The simple solution is to create these files for real in the /dev directory. So I copied that init file into cent55_root, and edited it to look like this:
mkdir /dev/pts
mkdir /dev/shm
mkdir /dev/mapper
mknod /dev/null c 1 3
mknod /dev/zero c 1 5
mknod /dev/urandom c 1 9
mknod /dev/systty c 4 0
mknod /dev/tty c 5 0
mknod /dev/console c 5 1
mknod /dev/ptmx c 5 2
mknod /dev/rtc c 10 135
mknod /dev/tty0 c 4 0
mknod /dev/tty1 c 4 1
mknod /dev/tty2 c 4 2
mknod /dev/tty3 c 4 3
mknod /dev/tty4 c 4 4
mknod /dev/tty5 c 4 5
mknod /dev/tty6 c 4 6
mknod /dev/tty7 c 4 7
mknod /dev/tty8 c 4 8
mknod /dev/tty9 c 4 9
mknod /dev/tty10 c 4 10
mknod /dev/tty11 c 4 11
mknod /dev/tty12 c 4 12
mknod /dev/ttyS0 c 4 64
mknod /dev/ttyS1 c 4 65
mknod /dev/ttyS2 c 4 66
mknod /dev/ttyS3 c 4 67
chmod 0755 /dev/{null,zero,urandom,systty,tty,console,ptmx} /dev/tty*
And then chrooted myself in the cent55_root directory:
# chroot .
after which I ran the little snippet above. It’s important to check that the /dev directory doesn’t contain any regular files by any chance. Mine had urandom and null, which resulted in mknod failing, and in turn I got errors saying /dev/null is on a read-only file system.

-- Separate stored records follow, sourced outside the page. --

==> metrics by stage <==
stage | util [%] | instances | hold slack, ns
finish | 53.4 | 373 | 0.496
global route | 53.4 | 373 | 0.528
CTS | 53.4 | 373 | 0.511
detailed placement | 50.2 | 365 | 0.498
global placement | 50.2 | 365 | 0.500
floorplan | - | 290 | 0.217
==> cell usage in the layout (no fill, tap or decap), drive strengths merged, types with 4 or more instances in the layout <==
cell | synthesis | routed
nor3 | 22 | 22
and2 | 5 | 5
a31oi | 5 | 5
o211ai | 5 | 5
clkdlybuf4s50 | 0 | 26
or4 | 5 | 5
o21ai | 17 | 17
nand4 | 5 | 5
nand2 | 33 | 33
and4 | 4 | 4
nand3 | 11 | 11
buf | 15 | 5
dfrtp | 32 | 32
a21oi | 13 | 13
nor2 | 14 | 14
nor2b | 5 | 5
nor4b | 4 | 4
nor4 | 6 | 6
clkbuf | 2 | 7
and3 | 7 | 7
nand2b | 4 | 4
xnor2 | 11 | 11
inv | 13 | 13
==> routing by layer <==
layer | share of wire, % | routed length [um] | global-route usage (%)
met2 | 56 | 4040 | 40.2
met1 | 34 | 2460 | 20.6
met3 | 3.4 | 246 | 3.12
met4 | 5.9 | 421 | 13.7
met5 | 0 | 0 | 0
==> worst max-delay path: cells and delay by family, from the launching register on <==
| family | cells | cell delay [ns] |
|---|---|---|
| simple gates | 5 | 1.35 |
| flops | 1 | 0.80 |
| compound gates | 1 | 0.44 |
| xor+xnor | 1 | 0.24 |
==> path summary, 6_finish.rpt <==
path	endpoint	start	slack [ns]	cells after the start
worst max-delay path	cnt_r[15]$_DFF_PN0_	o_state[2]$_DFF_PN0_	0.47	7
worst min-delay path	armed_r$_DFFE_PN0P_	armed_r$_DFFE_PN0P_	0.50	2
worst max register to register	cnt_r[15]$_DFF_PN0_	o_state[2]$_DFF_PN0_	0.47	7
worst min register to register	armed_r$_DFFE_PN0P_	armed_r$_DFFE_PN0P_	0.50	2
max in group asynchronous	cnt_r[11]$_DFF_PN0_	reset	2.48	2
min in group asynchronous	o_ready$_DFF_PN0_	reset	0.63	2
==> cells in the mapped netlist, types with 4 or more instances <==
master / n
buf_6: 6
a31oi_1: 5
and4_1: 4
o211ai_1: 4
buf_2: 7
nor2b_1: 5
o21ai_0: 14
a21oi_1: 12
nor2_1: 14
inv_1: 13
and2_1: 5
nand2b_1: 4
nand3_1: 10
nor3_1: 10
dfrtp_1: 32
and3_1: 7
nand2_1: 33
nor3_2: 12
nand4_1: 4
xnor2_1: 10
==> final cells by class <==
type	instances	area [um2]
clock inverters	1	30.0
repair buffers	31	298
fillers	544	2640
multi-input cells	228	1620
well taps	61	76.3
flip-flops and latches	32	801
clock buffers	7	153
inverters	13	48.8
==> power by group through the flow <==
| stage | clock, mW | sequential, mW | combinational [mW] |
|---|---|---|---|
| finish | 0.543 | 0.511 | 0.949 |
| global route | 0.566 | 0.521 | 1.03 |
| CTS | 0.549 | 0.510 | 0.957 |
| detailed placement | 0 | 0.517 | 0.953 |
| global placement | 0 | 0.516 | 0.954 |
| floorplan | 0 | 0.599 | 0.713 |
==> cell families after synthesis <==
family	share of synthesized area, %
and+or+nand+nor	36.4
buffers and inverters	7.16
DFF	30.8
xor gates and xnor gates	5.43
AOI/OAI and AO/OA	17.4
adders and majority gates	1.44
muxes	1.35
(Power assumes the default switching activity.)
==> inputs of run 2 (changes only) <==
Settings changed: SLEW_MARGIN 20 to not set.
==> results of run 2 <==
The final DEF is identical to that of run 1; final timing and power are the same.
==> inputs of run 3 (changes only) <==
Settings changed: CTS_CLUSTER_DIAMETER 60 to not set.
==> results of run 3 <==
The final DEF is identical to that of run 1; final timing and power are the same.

And now the machine booted pretty OK. I disabled the microcode_ctl and yum_updatesd, the first one because it held the boot stuck for a minute or so, and the second because I find it annoying.
And that’s it! The motherboard now booted like a clockwork!
Kind-of Appendix
My failed attempt to install directly on the diskless machine
Oh, I was so naive thinking this would be quick and easy. Having the ISO images at hand, I went
Note to self: Use absolute paths! Going –path=mnt made rsync go to /mnt, and copy all remote mounts I had, which is a nice backup of my system, but no thanks. Ah, and it didn’t end there! When I discovered my mistake and CTRL-C’ed the process, and saw how the cobbler subdirectory keeps on growing even so. Using pstree I found out that cobblerd (cobbler’s daemon, right?) continues to rsync data into my false repository in the background. I had previously wondered why a daemon was necessary, and I also wondered when that moment of annoyance of using a do-it-all tool would come, and there I had both answers at once. And one can’t just turn off cobblerd, because everything is around that daemon. Yuck!
And even if I had got this right, I don’t think I’ll get the Nobel prize for this, in particular since this made cobbler call rsync requesting it to basically duplicate the ISO image’s content. It also scanned the files in all kind of ways to support kickstart and virtual stuff, which I have no interest in. And there went some extra 4 GB.
Reinstalling
Since cobbler started backing up the neighbouring computers (as a result of my mistake, I have to admit) and filled up my root partition, I had to take some violent measures (that is, some rm -rf) which soon ended up with cobblerd refusing to start at all (producing yucky and meaningless Python error messages, what else). The only solution was to save my /etc/cobbler /dhcp.template and /etc/cobbler/settings. Then yum remove cobbler, and remove directories /etc/cobbler, /var/www/cobbler and /var/lib/cobbler. Go yum install cobbler again, and copy the two saved files back. And cobbler get-loaders.
That’s the only thing these know-it-all tools understand: violence.